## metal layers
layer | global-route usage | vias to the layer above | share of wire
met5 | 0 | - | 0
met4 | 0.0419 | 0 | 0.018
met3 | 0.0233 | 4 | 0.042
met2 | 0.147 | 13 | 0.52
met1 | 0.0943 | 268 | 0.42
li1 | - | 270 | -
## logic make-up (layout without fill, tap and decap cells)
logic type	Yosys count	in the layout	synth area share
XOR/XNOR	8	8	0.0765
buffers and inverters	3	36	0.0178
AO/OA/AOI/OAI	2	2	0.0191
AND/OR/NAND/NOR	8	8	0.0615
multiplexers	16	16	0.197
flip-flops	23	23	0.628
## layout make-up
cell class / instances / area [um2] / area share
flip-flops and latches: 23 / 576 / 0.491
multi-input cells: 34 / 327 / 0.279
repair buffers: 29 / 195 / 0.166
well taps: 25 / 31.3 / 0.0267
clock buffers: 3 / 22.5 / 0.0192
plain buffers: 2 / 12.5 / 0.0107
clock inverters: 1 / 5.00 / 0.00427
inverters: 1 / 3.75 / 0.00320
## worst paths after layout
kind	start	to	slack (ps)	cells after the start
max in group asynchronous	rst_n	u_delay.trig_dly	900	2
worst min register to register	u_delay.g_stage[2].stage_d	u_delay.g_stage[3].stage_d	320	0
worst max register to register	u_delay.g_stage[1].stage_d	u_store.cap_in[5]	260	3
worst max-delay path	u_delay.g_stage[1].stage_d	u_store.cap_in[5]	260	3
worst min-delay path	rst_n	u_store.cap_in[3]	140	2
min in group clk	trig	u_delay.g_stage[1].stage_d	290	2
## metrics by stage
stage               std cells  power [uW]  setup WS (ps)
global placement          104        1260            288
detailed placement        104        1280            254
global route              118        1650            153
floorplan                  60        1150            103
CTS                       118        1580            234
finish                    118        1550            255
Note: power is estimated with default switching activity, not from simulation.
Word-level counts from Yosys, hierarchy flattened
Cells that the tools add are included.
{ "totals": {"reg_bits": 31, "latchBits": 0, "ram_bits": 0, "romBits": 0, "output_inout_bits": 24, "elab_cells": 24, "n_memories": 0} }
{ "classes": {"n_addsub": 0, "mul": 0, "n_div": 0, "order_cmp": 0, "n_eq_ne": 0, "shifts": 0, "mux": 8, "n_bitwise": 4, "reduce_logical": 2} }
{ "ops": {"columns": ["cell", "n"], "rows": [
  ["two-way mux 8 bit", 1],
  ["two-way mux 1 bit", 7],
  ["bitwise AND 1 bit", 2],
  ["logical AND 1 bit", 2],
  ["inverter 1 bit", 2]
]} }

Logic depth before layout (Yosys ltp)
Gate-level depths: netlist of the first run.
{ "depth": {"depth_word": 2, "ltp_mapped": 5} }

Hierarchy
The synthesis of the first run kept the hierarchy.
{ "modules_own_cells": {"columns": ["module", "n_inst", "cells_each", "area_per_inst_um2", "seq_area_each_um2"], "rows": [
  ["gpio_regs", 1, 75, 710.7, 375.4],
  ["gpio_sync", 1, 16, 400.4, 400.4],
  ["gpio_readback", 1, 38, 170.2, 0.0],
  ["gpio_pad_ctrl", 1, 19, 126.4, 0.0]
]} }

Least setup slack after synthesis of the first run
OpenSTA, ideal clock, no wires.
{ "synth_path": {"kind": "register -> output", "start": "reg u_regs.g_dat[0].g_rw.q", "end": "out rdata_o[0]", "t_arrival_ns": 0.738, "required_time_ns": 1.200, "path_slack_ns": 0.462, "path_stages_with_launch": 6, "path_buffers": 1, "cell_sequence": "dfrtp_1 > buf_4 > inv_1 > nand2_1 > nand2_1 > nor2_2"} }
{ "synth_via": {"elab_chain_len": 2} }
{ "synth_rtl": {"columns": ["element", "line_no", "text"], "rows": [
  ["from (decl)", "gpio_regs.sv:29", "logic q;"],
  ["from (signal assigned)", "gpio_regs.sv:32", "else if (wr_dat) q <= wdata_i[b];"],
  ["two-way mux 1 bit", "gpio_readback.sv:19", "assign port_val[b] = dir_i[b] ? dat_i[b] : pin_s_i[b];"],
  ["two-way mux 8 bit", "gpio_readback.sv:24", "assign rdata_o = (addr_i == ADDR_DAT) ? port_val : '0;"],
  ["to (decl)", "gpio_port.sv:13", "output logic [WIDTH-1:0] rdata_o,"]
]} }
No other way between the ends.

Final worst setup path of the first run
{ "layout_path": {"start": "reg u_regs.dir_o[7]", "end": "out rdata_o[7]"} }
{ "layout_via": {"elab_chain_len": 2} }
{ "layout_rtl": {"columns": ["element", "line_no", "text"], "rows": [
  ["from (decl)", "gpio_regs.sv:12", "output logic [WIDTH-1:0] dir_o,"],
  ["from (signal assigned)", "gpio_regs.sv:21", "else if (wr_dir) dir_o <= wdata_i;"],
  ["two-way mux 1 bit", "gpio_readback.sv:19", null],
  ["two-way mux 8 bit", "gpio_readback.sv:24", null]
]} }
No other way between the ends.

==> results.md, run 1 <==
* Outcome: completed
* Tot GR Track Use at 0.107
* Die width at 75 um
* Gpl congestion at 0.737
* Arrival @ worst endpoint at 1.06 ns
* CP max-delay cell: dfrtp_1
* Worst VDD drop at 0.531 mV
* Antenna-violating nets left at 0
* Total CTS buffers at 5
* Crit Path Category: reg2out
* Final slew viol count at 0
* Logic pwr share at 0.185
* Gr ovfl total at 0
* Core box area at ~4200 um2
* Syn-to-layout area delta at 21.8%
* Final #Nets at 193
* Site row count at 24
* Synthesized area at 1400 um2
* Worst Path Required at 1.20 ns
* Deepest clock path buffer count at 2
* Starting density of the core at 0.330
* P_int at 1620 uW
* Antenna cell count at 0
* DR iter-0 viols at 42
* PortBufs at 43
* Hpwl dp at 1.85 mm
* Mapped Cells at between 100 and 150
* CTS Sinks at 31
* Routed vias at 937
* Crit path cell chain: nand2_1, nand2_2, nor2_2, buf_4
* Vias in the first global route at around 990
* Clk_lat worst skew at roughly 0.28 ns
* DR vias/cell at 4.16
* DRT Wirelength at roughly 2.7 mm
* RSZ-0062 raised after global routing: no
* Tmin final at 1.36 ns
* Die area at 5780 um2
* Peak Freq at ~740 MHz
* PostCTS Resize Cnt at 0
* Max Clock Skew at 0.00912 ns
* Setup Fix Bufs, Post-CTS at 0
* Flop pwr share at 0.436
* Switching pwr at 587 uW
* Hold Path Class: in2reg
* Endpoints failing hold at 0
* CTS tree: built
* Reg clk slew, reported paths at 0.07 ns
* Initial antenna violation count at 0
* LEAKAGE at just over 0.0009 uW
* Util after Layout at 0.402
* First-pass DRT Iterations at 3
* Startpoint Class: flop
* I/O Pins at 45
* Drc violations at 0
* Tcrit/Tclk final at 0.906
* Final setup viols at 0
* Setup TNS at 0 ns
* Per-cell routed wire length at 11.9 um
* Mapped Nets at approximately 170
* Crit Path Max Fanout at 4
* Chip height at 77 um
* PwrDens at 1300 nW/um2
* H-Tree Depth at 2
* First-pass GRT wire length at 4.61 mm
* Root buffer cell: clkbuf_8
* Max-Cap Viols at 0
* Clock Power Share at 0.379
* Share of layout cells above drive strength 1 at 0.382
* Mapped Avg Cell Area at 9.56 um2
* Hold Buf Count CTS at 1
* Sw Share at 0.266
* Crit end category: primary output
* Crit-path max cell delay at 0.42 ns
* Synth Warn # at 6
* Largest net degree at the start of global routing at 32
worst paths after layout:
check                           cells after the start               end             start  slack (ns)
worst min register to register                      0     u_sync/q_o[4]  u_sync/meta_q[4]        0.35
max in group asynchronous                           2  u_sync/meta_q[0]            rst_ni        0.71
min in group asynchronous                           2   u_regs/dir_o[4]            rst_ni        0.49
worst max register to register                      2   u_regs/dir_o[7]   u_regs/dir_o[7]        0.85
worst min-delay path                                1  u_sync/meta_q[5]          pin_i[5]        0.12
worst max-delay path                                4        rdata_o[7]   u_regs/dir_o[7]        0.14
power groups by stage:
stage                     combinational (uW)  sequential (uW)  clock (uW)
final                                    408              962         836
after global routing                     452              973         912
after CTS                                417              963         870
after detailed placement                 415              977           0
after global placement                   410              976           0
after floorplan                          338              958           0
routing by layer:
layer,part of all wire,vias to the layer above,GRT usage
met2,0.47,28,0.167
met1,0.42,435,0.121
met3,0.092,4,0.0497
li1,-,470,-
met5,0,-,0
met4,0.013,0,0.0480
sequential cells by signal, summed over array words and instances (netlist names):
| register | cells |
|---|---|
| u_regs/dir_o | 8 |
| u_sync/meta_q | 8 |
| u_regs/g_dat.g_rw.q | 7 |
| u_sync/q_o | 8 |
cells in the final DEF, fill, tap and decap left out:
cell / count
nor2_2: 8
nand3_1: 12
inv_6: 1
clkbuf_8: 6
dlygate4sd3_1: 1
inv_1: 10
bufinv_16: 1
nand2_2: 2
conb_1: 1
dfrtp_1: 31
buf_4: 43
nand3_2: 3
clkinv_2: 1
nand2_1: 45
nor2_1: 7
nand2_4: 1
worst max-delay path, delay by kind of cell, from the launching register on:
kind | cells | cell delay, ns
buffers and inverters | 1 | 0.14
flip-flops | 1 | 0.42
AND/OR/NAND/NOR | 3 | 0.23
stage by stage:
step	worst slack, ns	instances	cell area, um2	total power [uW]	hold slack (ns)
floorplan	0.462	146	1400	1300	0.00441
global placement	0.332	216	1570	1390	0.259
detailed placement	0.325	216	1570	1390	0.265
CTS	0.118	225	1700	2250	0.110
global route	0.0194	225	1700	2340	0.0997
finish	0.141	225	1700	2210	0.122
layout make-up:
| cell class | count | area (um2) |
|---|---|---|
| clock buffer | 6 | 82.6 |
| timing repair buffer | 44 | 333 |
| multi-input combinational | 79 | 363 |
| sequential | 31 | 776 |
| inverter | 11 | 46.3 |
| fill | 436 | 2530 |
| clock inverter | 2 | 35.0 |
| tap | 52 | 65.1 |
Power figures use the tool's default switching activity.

--*--

» Task requirements: The reply must be a number and nothing more: the count of lines above that contain the word "over".

» Completed exercise: 2